All that and the No Time for Heroics winning fight prediction between Mike Tyson vs a Car. Plus, Where do you rank Iron Man 2 in the Marvel Phase One Scale? The No Time for Heroics answer might surprise you!
No Time for Heroics is going back to the source and checking out the first superhero to ever make the leap from page to screen in 1941's The Adventures of Captain Marvel.
What's the theology of an american superhero with Judeo-Hellenic powers coming from an Egyptian tomb in Siam? What do Billy Batson's friends and Downton Abbey have in common? Have we improved on superhero movies in the last seventy years since this came out? Oh man, what if we haven't? There's suddenly a lot of pressure on this episode. Yikes.
I'll be back in a sec, I've gotta go deliver this scorpion to the Scorpion.
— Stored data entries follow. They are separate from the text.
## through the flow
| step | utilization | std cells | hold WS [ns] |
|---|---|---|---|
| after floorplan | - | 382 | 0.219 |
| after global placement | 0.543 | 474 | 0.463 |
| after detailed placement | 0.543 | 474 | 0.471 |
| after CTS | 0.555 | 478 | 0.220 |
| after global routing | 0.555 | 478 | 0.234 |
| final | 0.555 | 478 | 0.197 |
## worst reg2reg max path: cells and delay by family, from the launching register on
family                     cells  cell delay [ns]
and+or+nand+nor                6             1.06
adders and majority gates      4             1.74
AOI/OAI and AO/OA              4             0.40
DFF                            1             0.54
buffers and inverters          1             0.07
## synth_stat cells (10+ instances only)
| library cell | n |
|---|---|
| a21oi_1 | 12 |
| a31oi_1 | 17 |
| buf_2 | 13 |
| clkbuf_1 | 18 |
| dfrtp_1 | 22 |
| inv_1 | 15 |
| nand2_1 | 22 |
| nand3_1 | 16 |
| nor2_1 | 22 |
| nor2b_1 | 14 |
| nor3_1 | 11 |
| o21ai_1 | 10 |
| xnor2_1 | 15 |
===== config.mk =====
export PLATFORM = sky130hd
export DESIGN_NAME = fawp_top
export DESIGN_NICKNAME = d
export VERILOG_FILES = /design/src/fawp_pkg.sv /design/src/fawp_bypass.sv /design/src/fawp_top.sv
export SDC_FILE = /design/constraint.sdc
export NUM_CORES = 1
export LEC_CHECK = 0
export BUFFER_PORTS_ARGS = -buffer_cell sky130_fd_sc_hd__buf_2
export CAP_MARGIN = 20
export CORE_ASPECT_RATIO = 0.8
export CORE_UTILIZATION = 49
export DETAILED_ROUTE_END_ITERATION = 6
export PLACE_DENSITY = 0.91
export SYNTH_ARGS = -nofsm -noshare
export SYNTH_HDL_FRONTEND = slang
export SYNTH_SLANG_ARGS = --single-unit

===== constraint.sdc =====
create_clock -name clk_sys_in -period 2.4 [get_ports clk_sys_in]
set_input_delay 0.24 -clock clk_sys_in [delete_from_list [all_inputs] [get_ports clk_sys_in]]
set_output_delay 0.24 -clock clk_sys_in [all_outputs]
set_load 0.02 [all_outputs]
File: src/pkg/dnc_pkg.sv
// constants for the oscillator control register bank
// assumes a byte-wide write-only port with a 4-bit address
package dnc_pkg;

  // ***************************************************************
  // port and register geometry
  // ***************************************************************
  localparam int          DATA_W     = 8;
  localparam int          ADDR_W     = 4;
  localparam int          NUM_REGS   = 15;  // addresses 0..14 store data
  localparam int          FREQ_W     = 48;
  localparam int          SER_W      = 40;

  // ***************************************************************
  // register offsets
  // ***************************************************************
  localparam logic [3:0]  OFS_CF0    = 4'h0;   // centre word, low byte
  localparam logic [3:0]  OFS_CF5    = 4'h5;   // centre word, high byte
  localparam logic [3:0]  OFS_OF0    = 4'h6;   // offset word, low byte
  localparam logic [3:0]  OFS_SER    = 4'hc;   // serial input control
  localparam logic [3:0]  OFS_OSC    = 4'hd;   // oscillator control
  localparam logic [3:0]  OFS_TT     = 4'he;   // test and timing
  localparam logic [3:0]  OFS_COMMIT = 4'hf;   // no storage, commit

  // ***************************************************************
  // reset values
  // ***************************************************************
  localparam logic [7:0]  RST_ZERO   = 8'h00;
  localparam logic [7:0]  RST_CF5    = 8'h40;  // centre word = 1/4 rate
  localparam logic [7:0]  RST_SER    = 8'h01;
  localparam logic [7:0]  RST_OSC    = 8'hf8;
  localparam logic [7:0]  RST_TT     = 8'h10;

  // ***************************************************************
  // field positions
  // ***************************************************************
  localparam int          SER_LEN_HI   = 7;
  localparam int          SER_LEN_LO   = 5;
  localparam int          SER_SYNC_EARLY = 4;
  localparam int          SER_SYNC_LOW = 3;
  localparam int          SER_CLK_FALL = 2;
  localparam int          SER_LSB_FIRST = 1;
  localparam int          SER_CF_EN    = 0;
  localparam int          OSC_RSVD_HI  = 7;
  localparam int          OSC_SER_EN   = 6;
  localparam int          OSC_FB_EN    = 5;
  localparam int          OSC_RSVD_LO_HI = 4;
  localparam logic [4:0]  OSC_RSVD_LO_RST = 5'b1_1000;
  localparam int          TT_TIM_HI    = 5;
  localparam int          TT_TIM_LO    = 4;

  // ***************************************************************
  // serial word length codes
  // ***************************************************************
  localparam logic [2:0]  LEN_32     = 3'h3;
  localparam logic [2:0]  LEN_24     = 3'h2;
  localparam logic [2:0]  LEN_16     = 3'h1;
  localparam logic [2:0]  LEN_8      = 3'h0;

  // reset value of one stored byte address
  function automatic logic [7:0] reg_reset(input int idx);
    case (idx)
      5:       return RST_CF5;
      12:      return RST_SER;
      13:      return RST_OSC;
      14:      return RST_TT;
      default: return RST_ZERO;
    endcase
  endfunction : reg_reset

endpackage : dnc_pkg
He's over on the peak of the Scorpion. Hope he doesn't get stung. It's bee season.
On this episode, Caroline Fulford of the Loose Canon Podcast is here to calmly talk us down off the ledge we got out on when we accidentally caught sight of 2004's Halle Berry-starring Catwoman.
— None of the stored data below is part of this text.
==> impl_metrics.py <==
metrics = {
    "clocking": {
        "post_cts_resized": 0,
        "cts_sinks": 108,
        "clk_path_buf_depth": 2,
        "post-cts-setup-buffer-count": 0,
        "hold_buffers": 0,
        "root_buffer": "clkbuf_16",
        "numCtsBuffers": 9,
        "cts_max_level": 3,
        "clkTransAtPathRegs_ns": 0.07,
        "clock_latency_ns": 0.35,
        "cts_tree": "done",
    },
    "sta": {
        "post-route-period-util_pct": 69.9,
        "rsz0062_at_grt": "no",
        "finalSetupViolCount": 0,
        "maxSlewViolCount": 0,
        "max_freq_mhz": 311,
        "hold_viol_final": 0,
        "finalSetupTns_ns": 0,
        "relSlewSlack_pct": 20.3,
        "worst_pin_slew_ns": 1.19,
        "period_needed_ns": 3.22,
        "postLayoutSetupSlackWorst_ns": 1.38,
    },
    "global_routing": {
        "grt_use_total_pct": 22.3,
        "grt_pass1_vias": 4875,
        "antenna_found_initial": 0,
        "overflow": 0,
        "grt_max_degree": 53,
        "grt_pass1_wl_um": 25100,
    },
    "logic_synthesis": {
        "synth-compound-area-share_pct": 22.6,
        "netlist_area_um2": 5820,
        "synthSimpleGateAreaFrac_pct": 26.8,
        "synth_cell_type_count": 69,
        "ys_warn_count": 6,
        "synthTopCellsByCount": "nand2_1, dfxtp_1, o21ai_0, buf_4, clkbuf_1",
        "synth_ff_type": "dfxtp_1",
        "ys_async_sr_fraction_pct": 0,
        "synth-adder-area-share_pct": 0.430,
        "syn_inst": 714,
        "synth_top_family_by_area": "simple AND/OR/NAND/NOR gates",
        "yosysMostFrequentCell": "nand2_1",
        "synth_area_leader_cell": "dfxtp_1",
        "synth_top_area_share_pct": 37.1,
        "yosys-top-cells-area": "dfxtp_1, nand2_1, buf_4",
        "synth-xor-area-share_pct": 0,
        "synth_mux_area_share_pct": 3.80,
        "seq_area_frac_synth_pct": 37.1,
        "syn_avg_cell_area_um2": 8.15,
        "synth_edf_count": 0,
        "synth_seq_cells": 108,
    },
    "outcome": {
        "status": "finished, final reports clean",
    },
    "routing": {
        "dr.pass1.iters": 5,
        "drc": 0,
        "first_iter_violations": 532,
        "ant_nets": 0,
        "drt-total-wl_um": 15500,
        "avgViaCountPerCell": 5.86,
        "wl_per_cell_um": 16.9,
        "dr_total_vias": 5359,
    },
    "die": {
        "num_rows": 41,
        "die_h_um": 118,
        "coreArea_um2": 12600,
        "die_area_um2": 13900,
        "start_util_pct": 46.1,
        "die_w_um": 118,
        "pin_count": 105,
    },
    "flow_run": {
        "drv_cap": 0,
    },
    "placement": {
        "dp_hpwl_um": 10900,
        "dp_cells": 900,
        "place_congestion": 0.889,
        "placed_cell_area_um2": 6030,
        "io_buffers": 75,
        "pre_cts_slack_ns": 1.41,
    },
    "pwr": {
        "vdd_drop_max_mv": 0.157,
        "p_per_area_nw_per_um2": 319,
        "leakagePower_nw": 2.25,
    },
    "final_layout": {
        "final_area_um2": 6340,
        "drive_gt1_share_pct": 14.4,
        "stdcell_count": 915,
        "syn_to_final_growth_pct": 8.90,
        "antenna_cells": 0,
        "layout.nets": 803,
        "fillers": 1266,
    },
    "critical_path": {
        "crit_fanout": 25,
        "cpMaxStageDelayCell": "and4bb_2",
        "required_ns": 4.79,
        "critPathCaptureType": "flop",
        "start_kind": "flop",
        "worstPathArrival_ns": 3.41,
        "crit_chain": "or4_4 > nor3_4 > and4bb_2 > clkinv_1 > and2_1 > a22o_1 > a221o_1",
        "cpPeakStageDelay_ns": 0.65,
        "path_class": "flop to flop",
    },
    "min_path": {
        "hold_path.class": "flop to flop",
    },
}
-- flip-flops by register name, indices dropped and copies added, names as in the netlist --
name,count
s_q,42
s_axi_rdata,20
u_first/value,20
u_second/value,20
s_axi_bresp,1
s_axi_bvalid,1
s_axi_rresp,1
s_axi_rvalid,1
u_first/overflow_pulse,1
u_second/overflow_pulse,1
$ cat src/inc/qdr_pkg.sv
// Shared constants, fields and check code for the readback link
package qdr_pkg;
   localparam int FRAME_BITS = 24;
   localparam int CHECK_BITS = 8;
   localparam int LONG_BITS = FRAME_BITS + CHECK_BITS;
   localparam int DATA_W = 16;
   localparam int N_REGS = 27;
   localparam int RW_BIT = 23;
   localparam int ADDR_HI_BIT = 22;
   localparam int ADDR_LO_BIT = 21;
   localparam int SEL_MSB = 20;
   localparam int SEL_LSB = 16;
   localparam logic [4:0] SEL_CLEAR_BASE = 5'h10;
   localparam logic [4:0] SEL_SLEW_BASE = 5'h14;
   localparam logic [4:0] SEL_STATUS = 5'h18;
   localparam logic [4:0] SEL_MAIN = 5'h19;
   localparam logic [4:0] SEL_SUPPLY = 5'h1a;
   localparam logic [23:0] NO_OPERATION_WORD = 24'h3c_e000;
   localparam logic [2:0] SLEW_FIXED = 3'h0;
   localparam int SLEW_FIXED_LSB = 13;
   localparam int SLEW_EN_BIT = 12;
   localparam int SLEW_CLK_LSB = 3;
   localparam int SLEW_STEP_LSB = 0;
   localparam int ST_LIMIT_LSB = 12;
   localparam int ST_CHECK_EN = 11;
   localparam int ST_CHECK_ERR = 10;
   localparam int ST_RAMP = 9;
   localparam int ST_HOT = 8;
   localparam int ST_VFAULT_LSB = 4;
   localparam int ST_IFAULT_LSB = 0;
   localparam int MAIN_STATUS_ON_WRITE = 11;
   localparam int MAIN_FRAME_CHECK = 12;
   localparam logic [15:0] REG_RESET = 16'h0000;
   localparam logic [7:0] CRC_POLY = 8'h07;
   localparam logic [31:0] HOST_TX_OFS = 32'h0000_0000;
   localparam logic [31:0] HOST_CFG_OFS = 32'h0000_0004;
   localparam logic [31:0] HOST_RX_OFS = 32'h0000_0008;
   localparam logic [31:0] HOST_STAT_OFS = 32'h0000_000c;
   localparam int CFG_CHECK_BIT = 0;
   localparam int STAT_BUSY_BIT = 0;
   localparam int STAT_CRC_ERR_BIT = 1;
   localparam int CLK_NS = 50;
   localparam int SCLK_HALF_NS = 200;
   localparam int SCLK_HALF_CYC = SCLK_HALF_NS / CLK_NS;

   // CRC-8 over a 24-bit word, msb first
   function automatic logic [7:0] crc8(input logic [23:0] d);
      logic [7:0] c;
      c = 8'h00;
      for (int i = 23; i >= 0; i--) begin
         if (c[7] ^ d[i]) begin
            c = {c[6:0], 1'b0} ^ CRC_POLY;
         end else begin
            c = {c[6:0], 1'b0};
         end
      end
      return c;
   endfunction : crc8
endpackage : qdr_pkg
Is this Catwoman just a closet Cosmo Sex Tip writer? Could a thesis based entirely on immortal magical cat magic stand up to peer review? Is the moral of this story that women can never truly be free of patriarchy unless they get superpowers? And why the hell is this the only female-centric superhero movie of the twenty-first century?
Only the host of Loose Canon can helps us survive the most loosely canonical movie of them all!
Plus: Anthony uses Catwoman to curse his friends! WHAT A PAL.
FANTASTIC FEBRUARY comes to a close with what's been called the best Fantastic Four movie yet made, 2004's Fantastic Fourless The Incredibles!
Is it possible to do a classic, upbeat superhero movie that isn't set decades ago? What do Syndrome and Kylo Ren have in common? Is Brad Bird a closet Objectivist?Does this movie have the most subtle takedown of stereotypical gender roles we've seen?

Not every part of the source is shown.